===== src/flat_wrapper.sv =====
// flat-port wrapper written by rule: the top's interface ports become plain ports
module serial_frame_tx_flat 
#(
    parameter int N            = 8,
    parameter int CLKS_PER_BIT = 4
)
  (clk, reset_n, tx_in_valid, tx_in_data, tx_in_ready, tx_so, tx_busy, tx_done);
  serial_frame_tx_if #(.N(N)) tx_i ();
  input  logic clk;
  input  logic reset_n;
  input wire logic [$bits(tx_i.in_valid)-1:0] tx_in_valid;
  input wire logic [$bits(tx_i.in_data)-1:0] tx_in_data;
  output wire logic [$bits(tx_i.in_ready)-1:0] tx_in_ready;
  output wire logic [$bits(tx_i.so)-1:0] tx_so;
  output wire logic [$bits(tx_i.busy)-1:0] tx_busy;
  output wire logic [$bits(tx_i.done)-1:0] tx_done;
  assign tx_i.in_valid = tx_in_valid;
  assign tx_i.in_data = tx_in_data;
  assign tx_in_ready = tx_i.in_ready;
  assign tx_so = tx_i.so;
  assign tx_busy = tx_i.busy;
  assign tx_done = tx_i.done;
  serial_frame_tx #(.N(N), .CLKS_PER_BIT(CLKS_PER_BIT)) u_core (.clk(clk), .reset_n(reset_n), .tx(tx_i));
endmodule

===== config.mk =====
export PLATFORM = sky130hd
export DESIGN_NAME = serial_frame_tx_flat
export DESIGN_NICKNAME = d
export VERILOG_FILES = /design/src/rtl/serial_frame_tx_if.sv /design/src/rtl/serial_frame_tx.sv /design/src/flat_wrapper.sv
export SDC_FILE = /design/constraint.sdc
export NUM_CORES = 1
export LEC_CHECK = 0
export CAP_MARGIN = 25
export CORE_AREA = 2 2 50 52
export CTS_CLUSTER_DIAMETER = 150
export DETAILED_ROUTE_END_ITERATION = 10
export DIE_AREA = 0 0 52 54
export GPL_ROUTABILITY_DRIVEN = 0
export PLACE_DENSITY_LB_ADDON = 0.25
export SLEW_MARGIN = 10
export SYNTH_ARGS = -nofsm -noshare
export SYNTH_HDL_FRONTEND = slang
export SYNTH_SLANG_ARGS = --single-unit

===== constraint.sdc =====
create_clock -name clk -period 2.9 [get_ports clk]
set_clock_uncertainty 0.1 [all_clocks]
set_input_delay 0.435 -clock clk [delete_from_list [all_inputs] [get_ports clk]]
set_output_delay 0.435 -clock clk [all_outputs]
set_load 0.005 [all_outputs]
• • • • •
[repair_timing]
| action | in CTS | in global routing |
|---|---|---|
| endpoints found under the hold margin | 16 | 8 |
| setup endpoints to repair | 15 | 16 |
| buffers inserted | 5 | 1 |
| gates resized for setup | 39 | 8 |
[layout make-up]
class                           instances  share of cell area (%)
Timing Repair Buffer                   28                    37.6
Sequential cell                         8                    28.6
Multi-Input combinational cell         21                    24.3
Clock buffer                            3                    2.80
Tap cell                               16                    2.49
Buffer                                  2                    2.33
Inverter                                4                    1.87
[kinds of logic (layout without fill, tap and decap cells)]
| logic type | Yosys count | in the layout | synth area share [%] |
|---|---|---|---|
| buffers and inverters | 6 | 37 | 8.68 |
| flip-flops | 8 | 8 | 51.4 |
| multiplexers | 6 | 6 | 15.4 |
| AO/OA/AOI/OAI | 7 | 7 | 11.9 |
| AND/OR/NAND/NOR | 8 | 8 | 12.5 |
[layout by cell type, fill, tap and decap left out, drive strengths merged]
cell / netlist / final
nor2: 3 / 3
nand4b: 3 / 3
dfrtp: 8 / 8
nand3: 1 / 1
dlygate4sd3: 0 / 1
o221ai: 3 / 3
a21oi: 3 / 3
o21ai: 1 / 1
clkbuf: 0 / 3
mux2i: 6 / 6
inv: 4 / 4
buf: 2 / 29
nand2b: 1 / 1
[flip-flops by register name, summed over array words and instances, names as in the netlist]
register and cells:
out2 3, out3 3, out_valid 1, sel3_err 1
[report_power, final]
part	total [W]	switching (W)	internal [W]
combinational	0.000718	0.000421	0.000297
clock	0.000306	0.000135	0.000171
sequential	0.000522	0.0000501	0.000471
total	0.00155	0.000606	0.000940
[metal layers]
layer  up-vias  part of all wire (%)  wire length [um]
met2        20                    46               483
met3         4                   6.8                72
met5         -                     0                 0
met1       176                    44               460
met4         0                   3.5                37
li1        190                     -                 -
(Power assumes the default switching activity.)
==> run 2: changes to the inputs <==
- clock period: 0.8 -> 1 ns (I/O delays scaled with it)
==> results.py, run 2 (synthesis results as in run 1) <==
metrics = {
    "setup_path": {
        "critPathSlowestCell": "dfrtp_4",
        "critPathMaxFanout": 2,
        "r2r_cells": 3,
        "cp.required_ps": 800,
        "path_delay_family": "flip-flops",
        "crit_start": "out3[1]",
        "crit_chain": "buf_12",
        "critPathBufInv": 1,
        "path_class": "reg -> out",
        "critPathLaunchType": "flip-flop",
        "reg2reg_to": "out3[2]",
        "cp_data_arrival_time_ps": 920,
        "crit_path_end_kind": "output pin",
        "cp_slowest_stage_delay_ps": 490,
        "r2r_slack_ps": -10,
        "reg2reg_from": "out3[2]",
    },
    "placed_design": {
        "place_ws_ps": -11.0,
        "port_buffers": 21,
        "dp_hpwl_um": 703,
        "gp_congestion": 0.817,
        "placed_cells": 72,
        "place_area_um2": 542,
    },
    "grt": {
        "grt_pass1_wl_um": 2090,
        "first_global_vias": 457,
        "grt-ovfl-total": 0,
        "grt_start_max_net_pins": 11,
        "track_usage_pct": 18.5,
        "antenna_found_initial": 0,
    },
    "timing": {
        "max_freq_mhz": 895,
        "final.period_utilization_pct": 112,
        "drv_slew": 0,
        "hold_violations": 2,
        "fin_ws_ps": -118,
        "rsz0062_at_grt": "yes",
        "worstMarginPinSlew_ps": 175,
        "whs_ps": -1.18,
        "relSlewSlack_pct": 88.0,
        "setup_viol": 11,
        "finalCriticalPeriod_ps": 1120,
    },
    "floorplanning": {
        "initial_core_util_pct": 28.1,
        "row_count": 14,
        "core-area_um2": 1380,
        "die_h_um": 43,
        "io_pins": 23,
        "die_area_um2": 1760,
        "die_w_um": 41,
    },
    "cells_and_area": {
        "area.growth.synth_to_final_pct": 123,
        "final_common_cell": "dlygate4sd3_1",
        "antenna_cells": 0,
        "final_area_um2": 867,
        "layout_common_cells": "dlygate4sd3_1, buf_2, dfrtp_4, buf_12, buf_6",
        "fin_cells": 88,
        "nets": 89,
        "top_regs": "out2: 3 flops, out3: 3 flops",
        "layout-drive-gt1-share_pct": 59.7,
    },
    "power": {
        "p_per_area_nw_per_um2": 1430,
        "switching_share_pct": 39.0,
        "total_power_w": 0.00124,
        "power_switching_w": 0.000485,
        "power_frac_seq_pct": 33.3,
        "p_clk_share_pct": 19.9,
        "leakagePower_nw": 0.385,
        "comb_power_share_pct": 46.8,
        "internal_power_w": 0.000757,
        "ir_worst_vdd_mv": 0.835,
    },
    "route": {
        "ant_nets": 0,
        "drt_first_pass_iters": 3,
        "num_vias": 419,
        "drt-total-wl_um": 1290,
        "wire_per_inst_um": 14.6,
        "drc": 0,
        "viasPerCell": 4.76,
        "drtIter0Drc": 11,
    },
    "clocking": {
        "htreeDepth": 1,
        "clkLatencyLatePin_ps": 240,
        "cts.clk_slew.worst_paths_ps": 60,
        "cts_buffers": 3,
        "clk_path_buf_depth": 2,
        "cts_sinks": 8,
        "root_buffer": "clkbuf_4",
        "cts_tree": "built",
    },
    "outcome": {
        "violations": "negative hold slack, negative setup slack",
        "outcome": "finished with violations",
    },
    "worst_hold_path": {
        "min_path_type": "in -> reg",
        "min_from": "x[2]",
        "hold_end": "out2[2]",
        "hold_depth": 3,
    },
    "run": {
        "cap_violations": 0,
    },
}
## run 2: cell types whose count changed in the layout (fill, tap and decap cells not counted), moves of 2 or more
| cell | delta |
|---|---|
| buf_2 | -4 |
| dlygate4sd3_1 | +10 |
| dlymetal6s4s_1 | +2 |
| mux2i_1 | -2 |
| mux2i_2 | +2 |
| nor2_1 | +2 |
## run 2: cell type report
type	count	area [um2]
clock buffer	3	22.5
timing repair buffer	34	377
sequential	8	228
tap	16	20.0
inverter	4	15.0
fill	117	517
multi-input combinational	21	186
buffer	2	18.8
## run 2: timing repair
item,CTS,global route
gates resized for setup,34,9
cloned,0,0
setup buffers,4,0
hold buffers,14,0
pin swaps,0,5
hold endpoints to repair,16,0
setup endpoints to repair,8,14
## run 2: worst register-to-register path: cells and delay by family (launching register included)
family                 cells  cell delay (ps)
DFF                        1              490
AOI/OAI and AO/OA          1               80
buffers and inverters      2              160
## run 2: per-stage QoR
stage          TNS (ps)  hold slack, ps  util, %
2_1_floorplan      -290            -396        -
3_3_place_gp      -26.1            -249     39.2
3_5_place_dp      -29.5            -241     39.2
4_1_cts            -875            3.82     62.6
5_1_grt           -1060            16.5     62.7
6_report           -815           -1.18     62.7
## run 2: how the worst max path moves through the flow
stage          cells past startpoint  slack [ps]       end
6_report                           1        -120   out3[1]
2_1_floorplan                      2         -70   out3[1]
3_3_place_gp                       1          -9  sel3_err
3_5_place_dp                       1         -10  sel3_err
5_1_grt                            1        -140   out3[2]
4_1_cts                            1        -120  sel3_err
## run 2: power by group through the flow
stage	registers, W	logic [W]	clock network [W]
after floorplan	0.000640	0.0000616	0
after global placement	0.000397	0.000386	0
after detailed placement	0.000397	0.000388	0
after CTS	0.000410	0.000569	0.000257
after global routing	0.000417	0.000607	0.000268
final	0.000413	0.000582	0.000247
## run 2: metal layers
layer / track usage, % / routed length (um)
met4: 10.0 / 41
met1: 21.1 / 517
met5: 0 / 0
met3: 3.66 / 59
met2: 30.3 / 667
• • • • •
- [Work to complete]
Please reproduce the lines from the line with "mux2i_2 | +2 |" to the line with "setup buffers,4,0", both ends included, exactly as they appear above.

- [Answer to this problem]
| mux2i_2 | +2 |
| nor2_1 | +2 |
## run 2: cell type report
type	count	area [um2]
clock buffer	3	22.5
timing repair buffer	34	377
sequential	8	228
tap	16	20.0
inverter	4	15.0
fill	117	517
multi-input combinational	21	186
buffer	2	18.8
## run 2: timing repair
item,CTS,global route
gates resized for setup,34,9
cloned,0,0
setup buffers,4,0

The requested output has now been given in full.